Astronomical Image Compression Using the Pyramidal Median Transform

J.-L. Starck
CEA, DSM/DAPNIA, CEA-Saclay, F-91191 Gif-sur-Yvette Cedex, France

F. Murtagh
ST-ECF, ESO, Karl-Schwarzschild-Str. 2, D-85748 Garching, Germany
Affiliated to Astrophys. Div., Space Sci. Dept., ESA)

M. Louys
LSIT, ENSP, 7 rue de l'Université, F-67084 Strasbourg Cedex, France

 

Abstract:

We describe image compression based on the pyramidal median transform, introduced as an alternative to the use of a wavelet transform. The use of a multiresolution support allows ``protection'' of astronomical objects in the image. Non-support parts of the images are subjected to noise suppression. Experimental applications are presented.

               

Introduction

Image compression is required for preview functionality in large image databases (e.g., HST archive), for linking image and catalog information in interactive sky atlases (e.g., Aladin), and for image data transmission, where more global views are communicated to the user, followed by more detail if desired. We describe an approach to astronomical image compression through noise removal. Noise is determined on the basis of the image's assumed stochastic properties. This approach is quite similar to the wavelet transform-based hcompress approach. We begin by explaining why transforms other than the wavelet transform are important for astronomical image compression.
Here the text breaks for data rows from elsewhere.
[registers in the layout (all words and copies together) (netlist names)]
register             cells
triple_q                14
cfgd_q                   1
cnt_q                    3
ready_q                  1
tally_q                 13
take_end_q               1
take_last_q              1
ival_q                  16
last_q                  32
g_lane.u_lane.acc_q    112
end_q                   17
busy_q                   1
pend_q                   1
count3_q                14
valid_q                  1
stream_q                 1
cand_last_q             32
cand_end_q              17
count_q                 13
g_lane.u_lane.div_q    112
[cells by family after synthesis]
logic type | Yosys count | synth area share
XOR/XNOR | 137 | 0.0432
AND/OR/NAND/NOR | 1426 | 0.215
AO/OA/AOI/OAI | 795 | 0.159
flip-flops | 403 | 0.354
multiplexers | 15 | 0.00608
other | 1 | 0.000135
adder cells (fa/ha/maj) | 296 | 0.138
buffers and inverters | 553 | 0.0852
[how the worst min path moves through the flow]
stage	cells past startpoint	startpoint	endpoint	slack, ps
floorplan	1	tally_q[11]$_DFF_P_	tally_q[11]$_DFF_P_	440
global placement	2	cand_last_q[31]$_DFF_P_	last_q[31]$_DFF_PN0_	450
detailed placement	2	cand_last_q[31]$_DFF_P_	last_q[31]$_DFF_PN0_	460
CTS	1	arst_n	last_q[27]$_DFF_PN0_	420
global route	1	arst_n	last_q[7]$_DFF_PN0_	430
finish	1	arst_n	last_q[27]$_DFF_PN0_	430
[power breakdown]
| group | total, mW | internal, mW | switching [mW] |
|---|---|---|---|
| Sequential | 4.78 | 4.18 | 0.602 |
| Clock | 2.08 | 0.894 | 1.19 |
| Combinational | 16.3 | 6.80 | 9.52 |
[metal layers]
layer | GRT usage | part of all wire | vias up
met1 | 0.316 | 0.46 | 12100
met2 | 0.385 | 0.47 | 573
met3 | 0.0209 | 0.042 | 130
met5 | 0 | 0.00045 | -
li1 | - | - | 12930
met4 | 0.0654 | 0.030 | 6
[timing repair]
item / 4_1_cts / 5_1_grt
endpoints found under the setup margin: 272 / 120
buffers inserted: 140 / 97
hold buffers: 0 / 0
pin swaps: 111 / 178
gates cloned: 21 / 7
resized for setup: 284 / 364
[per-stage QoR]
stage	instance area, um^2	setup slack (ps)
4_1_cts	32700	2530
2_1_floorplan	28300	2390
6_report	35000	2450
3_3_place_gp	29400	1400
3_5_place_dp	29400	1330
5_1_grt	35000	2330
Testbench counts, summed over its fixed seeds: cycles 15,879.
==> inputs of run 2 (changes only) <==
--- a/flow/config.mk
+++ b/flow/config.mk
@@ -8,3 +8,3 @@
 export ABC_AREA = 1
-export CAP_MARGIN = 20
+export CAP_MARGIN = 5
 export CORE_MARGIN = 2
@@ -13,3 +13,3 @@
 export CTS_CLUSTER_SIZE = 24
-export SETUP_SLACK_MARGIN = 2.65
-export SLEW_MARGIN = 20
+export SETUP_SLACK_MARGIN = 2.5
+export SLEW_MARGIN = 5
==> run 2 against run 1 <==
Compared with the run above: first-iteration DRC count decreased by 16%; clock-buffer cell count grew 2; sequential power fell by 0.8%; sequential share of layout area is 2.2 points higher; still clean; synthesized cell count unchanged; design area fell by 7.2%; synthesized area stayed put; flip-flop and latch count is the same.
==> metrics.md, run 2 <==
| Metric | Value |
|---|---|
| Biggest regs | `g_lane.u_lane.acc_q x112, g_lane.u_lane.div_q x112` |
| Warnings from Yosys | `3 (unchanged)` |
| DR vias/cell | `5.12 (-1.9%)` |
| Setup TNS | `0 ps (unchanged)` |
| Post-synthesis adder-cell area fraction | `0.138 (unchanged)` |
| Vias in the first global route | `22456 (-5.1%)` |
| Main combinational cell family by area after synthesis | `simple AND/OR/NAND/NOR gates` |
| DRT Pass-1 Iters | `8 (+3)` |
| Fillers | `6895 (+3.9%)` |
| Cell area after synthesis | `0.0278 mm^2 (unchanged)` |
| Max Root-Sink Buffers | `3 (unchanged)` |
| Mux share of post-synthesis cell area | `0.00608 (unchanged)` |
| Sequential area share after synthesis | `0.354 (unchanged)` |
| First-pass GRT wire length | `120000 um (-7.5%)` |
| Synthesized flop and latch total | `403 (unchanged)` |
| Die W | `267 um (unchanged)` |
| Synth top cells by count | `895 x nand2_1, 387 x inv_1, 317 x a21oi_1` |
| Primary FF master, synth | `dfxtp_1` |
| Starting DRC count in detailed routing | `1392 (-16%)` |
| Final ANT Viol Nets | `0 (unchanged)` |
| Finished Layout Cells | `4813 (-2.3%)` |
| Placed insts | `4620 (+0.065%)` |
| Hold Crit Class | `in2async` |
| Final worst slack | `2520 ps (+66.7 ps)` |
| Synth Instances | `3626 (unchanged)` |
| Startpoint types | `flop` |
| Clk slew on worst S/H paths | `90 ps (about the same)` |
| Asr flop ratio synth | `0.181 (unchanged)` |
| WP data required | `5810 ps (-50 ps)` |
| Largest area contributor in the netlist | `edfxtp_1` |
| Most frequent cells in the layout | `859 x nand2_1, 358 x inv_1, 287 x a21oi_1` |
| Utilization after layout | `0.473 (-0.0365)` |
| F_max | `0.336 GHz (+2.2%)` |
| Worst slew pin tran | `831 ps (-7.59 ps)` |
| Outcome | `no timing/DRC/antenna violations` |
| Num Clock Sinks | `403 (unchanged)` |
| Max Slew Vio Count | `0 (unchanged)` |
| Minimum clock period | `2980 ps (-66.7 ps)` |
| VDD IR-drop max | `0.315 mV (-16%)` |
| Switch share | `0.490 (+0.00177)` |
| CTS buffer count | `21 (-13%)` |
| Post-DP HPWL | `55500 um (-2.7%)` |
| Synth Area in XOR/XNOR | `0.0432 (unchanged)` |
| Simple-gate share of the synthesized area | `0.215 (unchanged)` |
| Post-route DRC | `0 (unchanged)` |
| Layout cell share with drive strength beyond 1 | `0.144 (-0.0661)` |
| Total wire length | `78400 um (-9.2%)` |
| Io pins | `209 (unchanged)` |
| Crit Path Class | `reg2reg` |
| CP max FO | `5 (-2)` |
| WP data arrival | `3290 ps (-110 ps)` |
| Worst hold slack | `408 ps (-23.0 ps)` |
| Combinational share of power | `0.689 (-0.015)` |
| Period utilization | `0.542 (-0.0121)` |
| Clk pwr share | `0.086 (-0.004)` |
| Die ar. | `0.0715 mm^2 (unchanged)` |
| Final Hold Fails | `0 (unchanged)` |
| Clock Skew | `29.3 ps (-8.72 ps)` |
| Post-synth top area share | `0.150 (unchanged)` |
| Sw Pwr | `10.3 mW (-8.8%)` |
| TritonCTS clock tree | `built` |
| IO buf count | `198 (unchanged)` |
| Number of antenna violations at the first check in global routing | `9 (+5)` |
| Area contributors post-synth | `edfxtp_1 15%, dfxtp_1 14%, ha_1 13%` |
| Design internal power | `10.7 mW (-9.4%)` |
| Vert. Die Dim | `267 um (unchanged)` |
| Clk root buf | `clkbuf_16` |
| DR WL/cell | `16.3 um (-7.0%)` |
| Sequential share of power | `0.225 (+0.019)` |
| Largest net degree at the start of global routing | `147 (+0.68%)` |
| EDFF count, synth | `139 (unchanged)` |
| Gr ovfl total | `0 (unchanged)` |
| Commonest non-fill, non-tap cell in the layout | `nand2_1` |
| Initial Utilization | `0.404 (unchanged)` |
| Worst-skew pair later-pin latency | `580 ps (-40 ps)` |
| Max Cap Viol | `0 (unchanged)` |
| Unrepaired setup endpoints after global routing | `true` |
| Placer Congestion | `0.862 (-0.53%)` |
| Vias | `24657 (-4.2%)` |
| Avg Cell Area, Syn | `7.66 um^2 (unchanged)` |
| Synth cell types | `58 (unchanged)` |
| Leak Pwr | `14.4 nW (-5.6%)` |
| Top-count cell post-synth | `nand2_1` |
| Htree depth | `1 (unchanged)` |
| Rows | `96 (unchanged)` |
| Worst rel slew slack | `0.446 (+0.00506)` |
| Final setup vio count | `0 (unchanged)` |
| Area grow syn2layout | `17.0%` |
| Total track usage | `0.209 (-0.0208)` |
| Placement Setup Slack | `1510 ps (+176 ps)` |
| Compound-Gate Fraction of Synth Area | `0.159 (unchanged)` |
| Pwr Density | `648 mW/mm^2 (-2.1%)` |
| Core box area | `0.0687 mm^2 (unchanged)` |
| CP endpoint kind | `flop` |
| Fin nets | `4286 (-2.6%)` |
Wavelet Transform and Image Compression

Practical problems related to the use of the wavelet transform include:

Negative Values.
By definition, the wavelet coefficient mean is null. Every time we have a positive structure at a scale, we have negative values surrounding it. These negative values often create artifacts during the restoration process, or complicate the analysis. For instance, if we threshold small values (noise, non-significant structures, etc.) in the wavelet transform, and then reconstruct the image at full resolution, the structure's flux will be modified.

Point Objects.
We often have bright point objects in astronomical images (stars, cosmic ray hits, etc.), and the convolution of a Dirac function with the wavelet transform is equal to the wavelet transform. So at each scale, and at each point source, we will have the wavelet. Cosmic rays can pollute all the scales of the wavelet transform.

This leads us to develop other multiresolution tools which we now present.

Pyramidal Median Transform

Multiresolution Median Transform

The median transform is nonlinear, and offers advantages for robust smoothing (i.e., the effects of outlier pixel values are mitigated). The multiresolution median transform consists of a series of smoothings of the input image, with successively broader kernels. Each successive smoothing provides a new resolution scale.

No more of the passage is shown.